The records appear below. Copy each one exactly.

→ Items from a dataset:

───

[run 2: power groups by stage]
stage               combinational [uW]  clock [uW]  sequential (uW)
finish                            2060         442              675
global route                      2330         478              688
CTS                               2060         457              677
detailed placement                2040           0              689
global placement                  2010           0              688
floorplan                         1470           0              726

───

→ Expected output:
[run 2: power groups by stage]
stage               combinational [uW]  clock [uW]  sequential (uW)
finish                            2060         442              675
global route                      2330         478              688
CTS                               2060         457              677
detailed placement                2040           0              689
global placement                  2010           0              688
floorplan                         1470           0              726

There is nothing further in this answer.